▸ TASK DETAILS: Determine the count of lines containing "constants" in the entries below and return only that figure.

INFORMATION GIVEN section start

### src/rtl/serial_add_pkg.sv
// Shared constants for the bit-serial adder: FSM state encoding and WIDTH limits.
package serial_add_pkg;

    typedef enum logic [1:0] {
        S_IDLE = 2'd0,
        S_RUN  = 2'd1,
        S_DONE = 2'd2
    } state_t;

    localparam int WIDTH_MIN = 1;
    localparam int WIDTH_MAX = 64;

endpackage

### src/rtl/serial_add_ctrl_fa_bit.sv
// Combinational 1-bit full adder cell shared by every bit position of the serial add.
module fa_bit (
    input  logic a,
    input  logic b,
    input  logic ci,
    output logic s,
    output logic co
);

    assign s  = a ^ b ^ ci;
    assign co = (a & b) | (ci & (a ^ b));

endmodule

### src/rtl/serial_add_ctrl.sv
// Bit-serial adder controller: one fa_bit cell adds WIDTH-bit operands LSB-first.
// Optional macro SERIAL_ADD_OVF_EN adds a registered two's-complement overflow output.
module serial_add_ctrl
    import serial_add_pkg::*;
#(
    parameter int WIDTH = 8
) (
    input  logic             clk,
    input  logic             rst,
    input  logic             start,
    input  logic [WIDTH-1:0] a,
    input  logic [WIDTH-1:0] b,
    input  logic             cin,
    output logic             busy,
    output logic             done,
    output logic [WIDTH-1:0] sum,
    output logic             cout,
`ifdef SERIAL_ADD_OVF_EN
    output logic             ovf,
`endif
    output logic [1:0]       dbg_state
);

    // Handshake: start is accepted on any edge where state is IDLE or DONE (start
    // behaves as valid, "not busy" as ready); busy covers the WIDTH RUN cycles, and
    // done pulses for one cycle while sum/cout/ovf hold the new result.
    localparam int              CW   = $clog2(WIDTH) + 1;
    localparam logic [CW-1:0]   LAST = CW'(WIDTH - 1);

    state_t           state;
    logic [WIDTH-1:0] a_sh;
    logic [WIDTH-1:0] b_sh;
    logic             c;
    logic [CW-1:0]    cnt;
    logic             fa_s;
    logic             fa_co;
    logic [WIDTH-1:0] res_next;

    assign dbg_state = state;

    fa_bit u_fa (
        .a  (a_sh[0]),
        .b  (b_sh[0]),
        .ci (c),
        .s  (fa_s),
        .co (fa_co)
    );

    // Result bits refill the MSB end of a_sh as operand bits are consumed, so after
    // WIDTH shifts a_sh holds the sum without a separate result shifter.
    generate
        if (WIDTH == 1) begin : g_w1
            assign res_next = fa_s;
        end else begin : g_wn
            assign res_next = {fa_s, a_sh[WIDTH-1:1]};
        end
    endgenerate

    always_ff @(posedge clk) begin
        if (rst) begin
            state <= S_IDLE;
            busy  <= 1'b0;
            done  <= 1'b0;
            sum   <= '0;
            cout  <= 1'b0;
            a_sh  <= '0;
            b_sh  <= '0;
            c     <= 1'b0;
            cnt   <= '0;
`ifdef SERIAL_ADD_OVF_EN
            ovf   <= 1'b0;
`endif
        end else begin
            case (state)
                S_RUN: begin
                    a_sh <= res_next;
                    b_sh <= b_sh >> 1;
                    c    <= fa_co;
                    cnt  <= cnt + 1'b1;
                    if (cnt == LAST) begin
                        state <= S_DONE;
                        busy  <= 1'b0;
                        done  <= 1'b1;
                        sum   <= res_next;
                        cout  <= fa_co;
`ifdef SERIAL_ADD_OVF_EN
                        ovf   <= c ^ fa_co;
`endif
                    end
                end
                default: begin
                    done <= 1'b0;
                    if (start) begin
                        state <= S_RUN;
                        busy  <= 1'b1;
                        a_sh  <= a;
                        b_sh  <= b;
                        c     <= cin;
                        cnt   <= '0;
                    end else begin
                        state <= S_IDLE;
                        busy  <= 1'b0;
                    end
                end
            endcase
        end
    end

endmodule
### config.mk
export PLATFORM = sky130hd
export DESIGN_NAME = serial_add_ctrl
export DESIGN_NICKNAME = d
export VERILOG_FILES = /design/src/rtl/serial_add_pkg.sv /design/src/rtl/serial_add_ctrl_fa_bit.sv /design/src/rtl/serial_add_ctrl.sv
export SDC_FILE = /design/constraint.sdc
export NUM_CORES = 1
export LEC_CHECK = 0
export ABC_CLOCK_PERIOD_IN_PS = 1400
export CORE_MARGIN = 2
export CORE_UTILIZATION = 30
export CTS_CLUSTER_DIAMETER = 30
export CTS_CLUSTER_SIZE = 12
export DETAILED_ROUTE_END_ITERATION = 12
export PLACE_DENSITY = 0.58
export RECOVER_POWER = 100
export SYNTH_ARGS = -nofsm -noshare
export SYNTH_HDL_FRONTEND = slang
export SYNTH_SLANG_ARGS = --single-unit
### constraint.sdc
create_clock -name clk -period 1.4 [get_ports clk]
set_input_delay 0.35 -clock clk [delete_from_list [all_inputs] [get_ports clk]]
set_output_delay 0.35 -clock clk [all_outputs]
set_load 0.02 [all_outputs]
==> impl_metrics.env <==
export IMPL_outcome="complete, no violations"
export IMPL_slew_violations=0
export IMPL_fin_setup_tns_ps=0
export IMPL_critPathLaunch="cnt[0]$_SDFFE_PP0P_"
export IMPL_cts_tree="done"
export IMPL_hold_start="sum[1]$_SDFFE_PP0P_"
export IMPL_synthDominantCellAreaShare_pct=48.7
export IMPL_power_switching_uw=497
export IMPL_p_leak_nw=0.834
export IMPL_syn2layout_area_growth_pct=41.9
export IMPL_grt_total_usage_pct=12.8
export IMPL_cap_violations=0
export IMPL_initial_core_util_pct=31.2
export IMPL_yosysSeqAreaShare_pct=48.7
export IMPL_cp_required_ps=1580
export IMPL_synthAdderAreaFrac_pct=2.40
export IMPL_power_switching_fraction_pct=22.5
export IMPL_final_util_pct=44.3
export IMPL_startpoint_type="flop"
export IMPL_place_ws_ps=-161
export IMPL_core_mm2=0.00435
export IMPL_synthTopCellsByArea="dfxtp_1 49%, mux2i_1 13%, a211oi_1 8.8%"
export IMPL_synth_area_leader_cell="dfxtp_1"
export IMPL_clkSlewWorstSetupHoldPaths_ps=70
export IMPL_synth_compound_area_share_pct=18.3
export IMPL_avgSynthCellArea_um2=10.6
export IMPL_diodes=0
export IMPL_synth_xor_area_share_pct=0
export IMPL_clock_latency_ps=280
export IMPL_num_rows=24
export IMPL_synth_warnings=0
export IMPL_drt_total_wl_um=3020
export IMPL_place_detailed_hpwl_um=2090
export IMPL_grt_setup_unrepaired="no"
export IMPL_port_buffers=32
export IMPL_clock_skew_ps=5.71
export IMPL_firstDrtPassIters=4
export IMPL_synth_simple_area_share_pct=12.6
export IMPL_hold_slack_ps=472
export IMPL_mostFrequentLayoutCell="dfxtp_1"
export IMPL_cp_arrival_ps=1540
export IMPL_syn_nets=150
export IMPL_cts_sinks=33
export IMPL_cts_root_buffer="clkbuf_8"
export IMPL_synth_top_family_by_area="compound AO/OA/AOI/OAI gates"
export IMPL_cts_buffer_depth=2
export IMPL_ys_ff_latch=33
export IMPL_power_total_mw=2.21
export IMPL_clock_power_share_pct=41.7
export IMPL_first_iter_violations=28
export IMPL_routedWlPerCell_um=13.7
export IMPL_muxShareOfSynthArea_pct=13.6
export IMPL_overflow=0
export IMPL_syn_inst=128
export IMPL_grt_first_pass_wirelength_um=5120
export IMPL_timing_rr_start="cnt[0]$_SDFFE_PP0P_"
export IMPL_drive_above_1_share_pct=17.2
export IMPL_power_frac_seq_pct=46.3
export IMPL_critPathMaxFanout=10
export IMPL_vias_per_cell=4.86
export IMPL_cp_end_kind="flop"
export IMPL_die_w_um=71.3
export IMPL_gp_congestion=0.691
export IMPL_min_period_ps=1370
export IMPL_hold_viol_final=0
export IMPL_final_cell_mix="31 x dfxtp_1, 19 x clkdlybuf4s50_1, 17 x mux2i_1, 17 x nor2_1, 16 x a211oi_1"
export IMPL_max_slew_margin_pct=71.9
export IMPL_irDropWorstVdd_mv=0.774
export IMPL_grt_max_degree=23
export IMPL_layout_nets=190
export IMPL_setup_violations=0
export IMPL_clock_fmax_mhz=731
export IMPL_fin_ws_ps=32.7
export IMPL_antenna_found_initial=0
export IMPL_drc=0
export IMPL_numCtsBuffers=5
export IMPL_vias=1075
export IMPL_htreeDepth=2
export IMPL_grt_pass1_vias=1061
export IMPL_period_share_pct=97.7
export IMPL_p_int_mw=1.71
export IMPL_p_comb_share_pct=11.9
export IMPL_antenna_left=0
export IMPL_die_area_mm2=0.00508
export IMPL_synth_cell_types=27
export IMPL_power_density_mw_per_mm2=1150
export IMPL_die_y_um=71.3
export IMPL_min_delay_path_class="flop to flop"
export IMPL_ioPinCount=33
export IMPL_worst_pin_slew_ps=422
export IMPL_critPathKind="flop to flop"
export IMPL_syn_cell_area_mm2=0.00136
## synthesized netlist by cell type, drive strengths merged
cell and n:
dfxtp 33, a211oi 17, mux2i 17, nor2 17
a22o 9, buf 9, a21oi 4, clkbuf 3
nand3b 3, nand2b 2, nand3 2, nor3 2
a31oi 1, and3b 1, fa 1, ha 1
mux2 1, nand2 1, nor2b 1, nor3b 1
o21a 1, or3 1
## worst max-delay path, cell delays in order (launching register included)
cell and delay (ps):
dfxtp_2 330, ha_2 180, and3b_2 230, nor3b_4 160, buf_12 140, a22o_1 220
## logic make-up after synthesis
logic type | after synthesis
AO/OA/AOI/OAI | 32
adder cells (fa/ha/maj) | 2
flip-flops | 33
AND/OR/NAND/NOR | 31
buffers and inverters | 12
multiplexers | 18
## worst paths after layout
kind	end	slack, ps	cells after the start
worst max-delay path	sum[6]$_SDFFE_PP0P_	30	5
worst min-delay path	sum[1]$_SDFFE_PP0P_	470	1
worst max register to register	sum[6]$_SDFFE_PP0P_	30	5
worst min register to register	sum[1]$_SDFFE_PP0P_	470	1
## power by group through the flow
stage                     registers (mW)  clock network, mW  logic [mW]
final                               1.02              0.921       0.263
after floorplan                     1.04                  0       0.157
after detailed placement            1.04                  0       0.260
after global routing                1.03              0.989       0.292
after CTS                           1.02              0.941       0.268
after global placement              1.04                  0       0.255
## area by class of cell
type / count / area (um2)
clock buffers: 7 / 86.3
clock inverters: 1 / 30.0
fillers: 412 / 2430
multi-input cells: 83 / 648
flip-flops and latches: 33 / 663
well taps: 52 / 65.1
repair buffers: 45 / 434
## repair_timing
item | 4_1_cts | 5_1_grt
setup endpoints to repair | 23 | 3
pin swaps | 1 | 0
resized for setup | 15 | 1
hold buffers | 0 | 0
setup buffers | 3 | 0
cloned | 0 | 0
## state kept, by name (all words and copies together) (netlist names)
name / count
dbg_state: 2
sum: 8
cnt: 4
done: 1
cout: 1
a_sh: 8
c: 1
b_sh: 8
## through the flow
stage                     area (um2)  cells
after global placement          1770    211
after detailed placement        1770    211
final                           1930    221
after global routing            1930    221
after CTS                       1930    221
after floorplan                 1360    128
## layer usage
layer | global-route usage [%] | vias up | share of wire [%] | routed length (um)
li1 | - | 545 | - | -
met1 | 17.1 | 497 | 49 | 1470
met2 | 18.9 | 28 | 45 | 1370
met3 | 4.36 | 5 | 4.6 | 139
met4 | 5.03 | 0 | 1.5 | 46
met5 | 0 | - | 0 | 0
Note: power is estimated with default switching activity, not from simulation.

INFORMATION GIVEN section end
INFORMATION GIVEN section start

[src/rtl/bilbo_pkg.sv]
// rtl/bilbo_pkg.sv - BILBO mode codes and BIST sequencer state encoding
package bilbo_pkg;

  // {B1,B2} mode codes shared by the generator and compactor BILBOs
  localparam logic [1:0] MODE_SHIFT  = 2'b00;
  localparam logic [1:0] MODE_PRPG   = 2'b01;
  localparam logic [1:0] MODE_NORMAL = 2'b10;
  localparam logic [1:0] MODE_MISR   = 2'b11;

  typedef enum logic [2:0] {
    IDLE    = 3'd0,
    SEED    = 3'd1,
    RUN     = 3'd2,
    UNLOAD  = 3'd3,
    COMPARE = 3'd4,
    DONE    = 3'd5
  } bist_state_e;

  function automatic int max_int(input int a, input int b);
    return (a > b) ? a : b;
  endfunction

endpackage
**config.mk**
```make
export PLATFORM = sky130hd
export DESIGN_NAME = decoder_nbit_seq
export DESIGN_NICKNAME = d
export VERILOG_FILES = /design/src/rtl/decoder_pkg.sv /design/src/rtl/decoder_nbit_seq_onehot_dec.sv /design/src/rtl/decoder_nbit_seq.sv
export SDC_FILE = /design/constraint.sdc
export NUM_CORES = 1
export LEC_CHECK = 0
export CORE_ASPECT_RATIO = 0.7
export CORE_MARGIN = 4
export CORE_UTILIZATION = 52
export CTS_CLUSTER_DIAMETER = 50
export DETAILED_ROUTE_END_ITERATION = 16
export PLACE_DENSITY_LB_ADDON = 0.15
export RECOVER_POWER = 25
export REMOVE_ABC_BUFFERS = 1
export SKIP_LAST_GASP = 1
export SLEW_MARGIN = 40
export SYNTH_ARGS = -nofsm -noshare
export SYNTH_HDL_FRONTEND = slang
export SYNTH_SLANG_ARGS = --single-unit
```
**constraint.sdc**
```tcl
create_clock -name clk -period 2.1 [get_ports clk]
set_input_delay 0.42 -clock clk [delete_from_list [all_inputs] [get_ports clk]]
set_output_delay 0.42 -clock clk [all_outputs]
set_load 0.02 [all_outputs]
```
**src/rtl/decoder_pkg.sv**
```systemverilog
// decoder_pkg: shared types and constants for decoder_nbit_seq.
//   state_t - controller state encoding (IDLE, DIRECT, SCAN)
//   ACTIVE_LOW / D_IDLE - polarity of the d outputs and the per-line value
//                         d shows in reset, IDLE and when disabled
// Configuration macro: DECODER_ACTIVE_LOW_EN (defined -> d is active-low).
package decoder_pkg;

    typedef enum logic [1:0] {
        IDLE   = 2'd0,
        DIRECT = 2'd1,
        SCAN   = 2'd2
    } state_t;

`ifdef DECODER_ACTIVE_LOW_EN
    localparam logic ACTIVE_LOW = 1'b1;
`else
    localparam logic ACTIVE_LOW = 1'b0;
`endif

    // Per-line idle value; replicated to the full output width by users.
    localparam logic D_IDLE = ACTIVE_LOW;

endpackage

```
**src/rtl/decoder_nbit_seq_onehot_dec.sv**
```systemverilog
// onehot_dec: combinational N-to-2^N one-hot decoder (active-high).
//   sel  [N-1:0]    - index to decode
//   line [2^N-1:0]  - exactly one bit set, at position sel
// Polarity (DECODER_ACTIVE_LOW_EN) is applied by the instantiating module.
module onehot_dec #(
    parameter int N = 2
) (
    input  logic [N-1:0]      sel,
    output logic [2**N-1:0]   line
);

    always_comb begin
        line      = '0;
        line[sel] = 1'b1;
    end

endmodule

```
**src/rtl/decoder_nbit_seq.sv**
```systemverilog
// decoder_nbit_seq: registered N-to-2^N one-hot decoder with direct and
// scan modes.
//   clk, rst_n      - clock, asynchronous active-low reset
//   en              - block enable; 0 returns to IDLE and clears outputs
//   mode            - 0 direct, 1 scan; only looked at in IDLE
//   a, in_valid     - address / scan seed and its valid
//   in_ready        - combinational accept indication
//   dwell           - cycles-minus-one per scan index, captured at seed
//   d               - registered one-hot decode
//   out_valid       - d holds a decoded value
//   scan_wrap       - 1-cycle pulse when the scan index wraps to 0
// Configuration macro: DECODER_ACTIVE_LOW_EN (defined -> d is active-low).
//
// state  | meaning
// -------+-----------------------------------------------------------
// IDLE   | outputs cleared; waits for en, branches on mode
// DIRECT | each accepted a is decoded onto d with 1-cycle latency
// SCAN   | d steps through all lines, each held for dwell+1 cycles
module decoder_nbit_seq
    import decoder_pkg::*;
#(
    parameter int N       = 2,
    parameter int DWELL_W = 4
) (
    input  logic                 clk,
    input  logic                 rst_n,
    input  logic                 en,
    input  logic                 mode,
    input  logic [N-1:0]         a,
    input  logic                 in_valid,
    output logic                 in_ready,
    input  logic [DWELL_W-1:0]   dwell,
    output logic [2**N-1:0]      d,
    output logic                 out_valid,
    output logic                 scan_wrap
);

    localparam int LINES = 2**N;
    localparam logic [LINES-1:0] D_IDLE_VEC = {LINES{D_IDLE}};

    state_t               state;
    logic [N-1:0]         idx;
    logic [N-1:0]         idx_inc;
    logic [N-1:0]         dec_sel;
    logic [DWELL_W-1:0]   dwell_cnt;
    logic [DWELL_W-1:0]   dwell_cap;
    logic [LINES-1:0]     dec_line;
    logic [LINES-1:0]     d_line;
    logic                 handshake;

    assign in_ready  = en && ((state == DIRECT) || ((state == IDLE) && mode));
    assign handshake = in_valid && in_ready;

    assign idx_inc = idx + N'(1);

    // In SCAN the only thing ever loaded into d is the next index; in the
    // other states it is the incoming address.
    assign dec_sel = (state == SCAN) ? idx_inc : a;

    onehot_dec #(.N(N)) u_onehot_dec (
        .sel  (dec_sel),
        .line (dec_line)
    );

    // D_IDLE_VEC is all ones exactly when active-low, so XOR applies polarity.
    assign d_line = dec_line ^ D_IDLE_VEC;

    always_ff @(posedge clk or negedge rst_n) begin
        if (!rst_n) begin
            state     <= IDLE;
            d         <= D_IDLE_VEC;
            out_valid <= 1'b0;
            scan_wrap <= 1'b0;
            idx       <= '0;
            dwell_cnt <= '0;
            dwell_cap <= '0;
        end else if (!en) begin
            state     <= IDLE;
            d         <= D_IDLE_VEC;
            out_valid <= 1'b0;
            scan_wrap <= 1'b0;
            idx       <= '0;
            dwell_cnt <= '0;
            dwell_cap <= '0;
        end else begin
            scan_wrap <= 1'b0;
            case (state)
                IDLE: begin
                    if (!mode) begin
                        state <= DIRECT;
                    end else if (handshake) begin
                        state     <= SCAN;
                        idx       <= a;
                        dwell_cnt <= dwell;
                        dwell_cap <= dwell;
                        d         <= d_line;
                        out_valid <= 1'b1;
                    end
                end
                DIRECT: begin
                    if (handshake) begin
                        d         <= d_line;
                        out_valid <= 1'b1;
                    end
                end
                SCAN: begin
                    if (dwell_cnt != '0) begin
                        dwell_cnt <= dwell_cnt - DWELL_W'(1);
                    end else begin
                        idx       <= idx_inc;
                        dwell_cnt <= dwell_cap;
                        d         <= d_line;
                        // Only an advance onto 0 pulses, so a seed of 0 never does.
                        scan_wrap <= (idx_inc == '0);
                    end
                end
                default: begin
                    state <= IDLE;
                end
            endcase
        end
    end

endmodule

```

INFORMATION GIVEN section end

▸ TASK SOLUTION: 2